Your instructions
Within the listing below, how many lines feature the word "types"? Reply with only that number.
◆ ◆ ◆ ◆ ◆
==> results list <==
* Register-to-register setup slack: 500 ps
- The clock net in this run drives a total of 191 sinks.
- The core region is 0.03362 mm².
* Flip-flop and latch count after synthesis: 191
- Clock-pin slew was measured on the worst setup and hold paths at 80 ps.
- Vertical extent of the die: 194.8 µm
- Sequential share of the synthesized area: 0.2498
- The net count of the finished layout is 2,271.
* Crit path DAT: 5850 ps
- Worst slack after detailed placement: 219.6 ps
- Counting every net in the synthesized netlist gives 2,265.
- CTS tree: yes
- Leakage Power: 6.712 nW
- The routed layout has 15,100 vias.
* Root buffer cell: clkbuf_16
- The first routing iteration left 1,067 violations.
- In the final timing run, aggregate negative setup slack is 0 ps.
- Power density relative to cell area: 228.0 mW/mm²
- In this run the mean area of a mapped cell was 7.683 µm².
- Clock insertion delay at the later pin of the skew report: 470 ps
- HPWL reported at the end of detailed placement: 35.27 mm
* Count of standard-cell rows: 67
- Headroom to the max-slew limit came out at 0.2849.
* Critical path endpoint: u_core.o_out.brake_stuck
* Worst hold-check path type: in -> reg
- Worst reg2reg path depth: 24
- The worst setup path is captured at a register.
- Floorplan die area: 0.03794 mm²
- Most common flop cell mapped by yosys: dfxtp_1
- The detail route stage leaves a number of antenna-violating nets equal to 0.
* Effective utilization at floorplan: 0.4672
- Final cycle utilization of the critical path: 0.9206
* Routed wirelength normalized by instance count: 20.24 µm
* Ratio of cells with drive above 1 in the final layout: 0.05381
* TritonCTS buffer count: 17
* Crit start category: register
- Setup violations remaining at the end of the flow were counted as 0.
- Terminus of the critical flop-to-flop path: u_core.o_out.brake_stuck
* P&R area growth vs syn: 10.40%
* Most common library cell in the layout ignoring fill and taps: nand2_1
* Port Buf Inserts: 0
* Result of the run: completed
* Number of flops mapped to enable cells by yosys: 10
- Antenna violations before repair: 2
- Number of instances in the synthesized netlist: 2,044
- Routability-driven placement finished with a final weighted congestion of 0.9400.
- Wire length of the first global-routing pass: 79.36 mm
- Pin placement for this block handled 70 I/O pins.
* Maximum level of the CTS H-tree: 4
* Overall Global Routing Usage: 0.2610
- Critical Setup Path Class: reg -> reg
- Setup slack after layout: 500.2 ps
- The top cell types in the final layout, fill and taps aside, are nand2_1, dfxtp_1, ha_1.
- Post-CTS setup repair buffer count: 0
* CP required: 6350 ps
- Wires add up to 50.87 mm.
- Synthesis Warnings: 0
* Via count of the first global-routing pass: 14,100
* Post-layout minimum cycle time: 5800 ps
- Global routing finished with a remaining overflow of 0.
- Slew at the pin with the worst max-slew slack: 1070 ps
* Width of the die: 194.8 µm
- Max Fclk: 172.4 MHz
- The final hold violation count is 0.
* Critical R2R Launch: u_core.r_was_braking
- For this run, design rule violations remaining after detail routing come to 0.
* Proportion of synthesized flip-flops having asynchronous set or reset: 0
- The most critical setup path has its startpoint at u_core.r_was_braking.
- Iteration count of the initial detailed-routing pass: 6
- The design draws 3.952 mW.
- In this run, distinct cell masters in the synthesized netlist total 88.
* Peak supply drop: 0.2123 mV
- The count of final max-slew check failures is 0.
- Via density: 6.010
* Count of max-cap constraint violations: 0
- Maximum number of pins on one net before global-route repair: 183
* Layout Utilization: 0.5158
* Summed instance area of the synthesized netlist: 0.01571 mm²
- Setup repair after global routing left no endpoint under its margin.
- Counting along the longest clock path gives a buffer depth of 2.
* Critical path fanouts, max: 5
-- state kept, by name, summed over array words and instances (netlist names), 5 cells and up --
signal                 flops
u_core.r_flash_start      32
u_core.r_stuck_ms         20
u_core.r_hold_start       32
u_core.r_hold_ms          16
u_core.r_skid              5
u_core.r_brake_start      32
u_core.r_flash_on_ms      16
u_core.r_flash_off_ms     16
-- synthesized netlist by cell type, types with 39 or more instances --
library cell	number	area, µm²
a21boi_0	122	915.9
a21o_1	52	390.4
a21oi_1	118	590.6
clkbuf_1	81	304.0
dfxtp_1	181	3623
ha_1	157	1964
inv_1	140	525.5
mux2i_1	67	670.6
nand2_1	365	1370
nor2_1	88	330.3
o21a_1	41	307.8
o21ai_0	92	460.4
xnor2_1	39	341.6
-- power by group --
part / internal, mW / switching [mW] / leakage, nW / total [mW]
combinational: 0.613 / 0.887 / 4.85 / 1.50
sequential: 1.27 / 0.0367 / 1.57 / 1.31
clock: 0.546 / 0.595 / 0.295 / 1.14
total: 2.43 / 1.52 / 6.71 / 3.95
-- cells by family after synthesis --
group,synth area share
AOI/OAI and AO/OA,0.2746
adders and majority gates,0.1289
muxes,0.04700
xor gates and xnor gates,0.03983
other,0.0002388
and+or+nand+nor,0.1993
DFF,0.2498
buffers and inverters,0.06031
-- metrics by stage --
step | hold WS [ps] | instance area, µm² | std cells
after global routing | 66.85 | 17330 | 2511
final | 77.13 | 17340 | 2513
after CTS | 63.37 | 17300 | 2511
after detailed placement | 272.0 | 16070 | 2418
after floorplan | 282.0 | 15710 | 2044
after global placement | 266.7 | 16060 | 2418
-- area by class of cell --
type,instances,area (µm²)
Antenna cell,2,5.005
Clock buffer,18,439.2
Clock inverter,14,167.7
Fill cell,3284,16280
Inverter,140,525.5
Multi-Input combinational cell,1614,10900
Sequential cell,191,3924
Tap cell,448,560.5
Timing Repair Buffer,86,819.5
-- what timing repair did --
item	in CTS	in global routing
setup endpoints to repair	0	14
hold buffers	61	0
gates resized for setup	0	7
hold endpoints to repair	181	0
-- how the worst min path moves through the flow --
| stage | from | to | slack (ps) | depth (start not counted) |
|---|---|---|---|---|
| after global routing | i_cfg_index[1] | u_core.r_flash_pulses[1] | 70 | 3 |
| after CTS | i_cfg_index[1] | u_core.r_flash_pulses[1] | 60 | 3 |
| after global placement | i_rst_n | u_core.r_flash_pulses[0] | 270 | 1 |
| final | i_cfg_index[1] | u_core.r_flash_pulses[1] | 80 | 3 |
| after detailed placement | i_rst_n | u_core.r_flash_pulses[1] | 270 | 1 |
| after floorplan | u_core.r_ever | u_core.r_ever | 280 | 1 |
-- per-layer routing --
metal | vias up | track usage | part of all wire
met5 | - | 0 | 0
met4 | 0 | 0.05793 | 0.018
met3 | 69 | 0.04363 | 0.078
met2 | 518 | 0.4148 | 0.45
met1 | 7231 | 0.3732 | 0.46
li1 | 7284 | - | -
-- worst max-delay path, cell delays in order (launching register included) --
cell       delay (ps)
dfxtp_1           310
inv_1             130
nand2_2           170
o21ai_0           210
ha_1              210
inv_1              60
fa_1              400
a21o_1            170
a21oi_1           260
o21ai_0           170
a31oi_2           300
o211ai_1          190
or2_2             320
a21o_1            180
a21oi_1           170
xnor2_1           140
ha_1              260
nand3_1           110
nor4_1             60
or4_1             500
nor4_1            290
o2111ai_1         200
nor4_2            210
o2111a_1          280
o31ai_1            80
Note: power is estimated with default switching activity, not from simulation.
◆ ◆ ◆ ◆ ◆
Solution to this exercise
2